I checked Task Scheduler and Process Explorer. Nothing was taking up any significant amount of processor. Even Firefox was in single digits - as it should be with an i7 processor. Ok. Well, first thing, plugins. I disabled all but what I would consider essential plugins (I actually did this last week, but I wanted to see how it went before I made a rash judgement). The ones I kept are Adobe Acrobat, DivX, Quicktime, Flash, Silverlight and Adblock Plus. All well known and fairly stable plugins. Nothing wacky.

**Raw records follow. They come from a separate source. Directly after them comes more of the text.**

## config.mk

```make
export PLATFORM = sky130hd
export DESIGN_NAME = fft_sample_loader
export DESIGN_NICKNAME = d
export VERILOG_FILES = /design/src/rtl/fft_sample_loader_pkg.sv /design/src/rtl/fft_valid_delay.sv /design/src/rtl/fft_sample_loader.sv
export SDC_FILE = /design/constraint.sdc
export NUM_CORES = 1
export LEC_CHECK = 0
export CORE_ASPECT_RATIO = 2
export CORE_MARGIN = 5
export CORE_UTILIZATION = 57
export CTS_CLUSTER_SIZE = 25
export DETAILED_ROUTE_END_ITERATION = 8
export PLACE_DENSITY = 0.85
export SYNTH_ARGS = -nofsm -noshare
export SYNTH_HDL_FRONTEND = slang
export SYNTH_HIERARCHICAL = 1
export SYNTH_SLANG_ARGS = --single-unit
```

## constraint.sdc

```tcl
create_clock -name clk -period 4.7 [get_ports clk]
set_input_delay 1.175 -clock clk [delete_from_list [all_inputs] [get_ports clk]]
set_output_delay 1.175 -clock clk [all_outputs]
set_load 0.005 [all_outputs]
```

## src/rtl/fft_sample_loader_pkg.sv

```systemverilog
// Shared constants and state encoding for the FFT sample loader.
// The loader gathers 8 complex samples and launches them as one parallel frame.
package fft_sample_loader_pkg;

  localparam int NFFT        = 8;
  localparam int NFFT_BITS   = 3;
  localparam int FFT_LATENCY = 4;

  typedef enum logic {
    FILL   = 1'b0,
    LAUNCH = 1'b1
  } state_t;

endpackage

```

## src/rtl/fft_valid_delay.sv

```systemverilog
// Fixed-depth shift register for the FFT result-valid strobe.
// Each stage is independent, so back-to-back strobes are each delivered.
module fft_valid_delay #(
  parameter int DEPTH = 4
) (
  input  logic clk,
  input  logic rst_n,
  input  logic d,
  output logic q
);

  logic [DEPTH-1:0] sr;

  always_ff @(posedge clk or negedge rst_n) begin
    if (!rst_n) begin
      sr <= '0;
    end else begin
      sr <= {sr[DEPTH-2:0], d};
    end
  end

  assign q = sr[DEPTH-1];

endmodule

```

## src/rtl/fft_sample_loader.sv

```systemverilog
// Collects complex samples into a fill bank and launches full 8-sample frames
// into a stable output bank, with early-s_last abort and a delayed result strobe.
module fft_sample_loader
  import fft_sample_loader_pkg::*;
#(
  parameter int INT_WIDTH   = 8,
  parameter int FRACT_WIDTH = 8,
  parameter int DATA_WIDTH  = INT_WIDTH + FRACT_WIDTH
) (
  input  logic                  clk,
  input  logic                  rst_n,
  input  logic                  s_valid,
  output logic                  s_ready,
  input  logic [DATA_WIDTH-1:0] s_real,
  input  logic [DATA_WIDTH-1:0] s_imag,
  input  logic                  s_last,
  output logic                  fft_en,
  output logic [DATA_WIDTH-1:0] out0_real,
  output logic [DATA_WIDTH-1:0] out0_imag,
  output logic [DATA_WIDTH-1:0] out1_real,
  output logic [DATA_WIDTH-1:0] out1_imag,
  output logic [DATA_WIDTH-1:0] out2_real,
  output logic [DATA_WIDTH-1:0] out2_imag,
  output logic [DATA_WIDTH-1:0] out3_real,
  output logic [DATA_WIDTH-1:0] out3_imag,
  output logic [DATA_WIDTH-1:0] out4_real,
  output logic [DATA_WIDTH-1:0] out4_imag,
  output logic [DATA_WIDTH-1:0] out5_real,
  output logic [DATA_WIDTH-1:0] out5_imag,
  output logic [DATA_WIDTH-1:0] out6_real,
  output logic [DATA_WIDTH-1:0] out6_imag,
  output logic [DATA_WIDTH-1:0] out7_real,
  output logic [DATA_WIDTH-1:0] out7_imag,
  output logic                  res_valid,
  output logic                  frame_err,
  output logic [15:0]           frame_cnt
);

  // Handshake: a sample transfers on a rising clk edge where s_valid and
  // s_ready are both 1; s_ready only drops while in reset.

  localparam logic [NFFT_BITS-1:0] LAST_IDX = NFFT_BITS'(NFFT - 1);

  state_t                 state;
  logic [NFFT_BITS-1:0]   idx;
  logic [DATA_WIDTH-1:0]  fill_re [NFFT];
  logic [DATA_WIDTH-1:0]  fill_im [NFFT];
  logic [DATA_WIDTH-1:0]  out_re  [NFFT];
  logic [DATA_WIDTH-1:0]  out_im  [NFFT];

  logic accept;
  logic abort;
  logic launch;

  assign accept = s_valid && s_ready;
  assign abort  = accept && s_last && (idx != LAST_IDX);
  assign launch = accept && (idx == LAST_IDX);

  always_ff @(posedge clk or negedge rst_n) begin
    if (!rst_n) begin
      s_ready   <= 1'b0;
      state     <= FILL;
      idx       <= '0;
      fft_en    <= 1'b0;
      frame_err <= 1'b0;
      frame_cnt <= '0;
      for (int i = 0; i < NFFT; i++) begin
        fill_re[i] <= '0;
        fill_im[i] <= '0;
        out_re[i]  <= '0;
        out_im[i]  <= '0;
      end
    end else begin
      // s_ready is the synchronized release of the asynchronous reset.
      s_ready   <= 1'b1;
      fft_en    <= launch;
      frame_err <= abort;

      case (state)
        FILL:    state <= launch ? LAUNCH : FILL;
        LAUNCH:  state <= FILL;
        default: state <= FILL;
      endcase

      if (abort) begin
        idx <= '0;
      end else if (accept) begin
        fill_re[idx] <= s_real;
        fill_im[idx] <= s_imag;
        if (launch) begin
          // The 8th sample bypasses the fill bank so the frame lands in one edge.
          for (int i = 0; i < NFFT - 1; i++) begin
            out_re[i] <= fill_re[i];
            out_im[i] <= fill_im[i];
          end
          out_re[NFFT-1] <= s_real;
          out_im[NFFT-1] <= s_imag;
          frame_cnt      <= frame_cnt + 16'd1;
          idx            <= '0;
        end else begin
          idx <= idx + 1'b1;
        end
      end
    end
  end

  fft_valid_delay #(
    .DEPTH(FFT_LATENCY)
  ) u_valid_delay (
    .clk   (clk),
    .rst_n (rst_n),
    .d     (fft_en),
    .q     (res_valid)
  );

  assign out0_real = out_re[0];
  assign out0_imag = out_im[0];
  assign out1_real = out_re[1];
  assign out1_imag = out_im[1];
  assign out2_real = out_re[2];
  assign out2_imag = out_im[2];
  assign out3_real = out_re[3];
  assign out3_imag = out_im[3];
  assign out4_real = out_re[4];
  assign out4_imag = out_im[4];
  assign out5_real = out_re[5];
  assign out5_imag = out_im[5];
  assign out6_real = out_re[6];
  assign out6_imag = out_im[6];
  assign out7_real = out_re[7];
  assign out7_imag = out_im[7];

endmodule

```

Disabling plugins had no effect. At least nothing I could notice. Ok. Maybe it's still one of the plugins. Checked Task Scheduler and Process Explorer and killed all the plugin-container.exe processes I could find. Still no effect. In some of these cases, there weren't even any plugin-container.exe processes running. This leaves one major thing that I can think of. Mozilla needs to learn an age old lesson for large applications. Shared memory is bad - meaning you absolutely have to have some sort of separation or isolation between components (Now this doesn't go for every application, but browsers definitely fit this bill). Linux learned the lesson ages and ages ago by saying "don't create monolithic applications". IntelMicrosoft, and Google learned this lesson. When will Mozilla?  Well, as I just found out, they are; but it's a long way from being done. (Plus, I'm already half way through with my rant. Why stop now?)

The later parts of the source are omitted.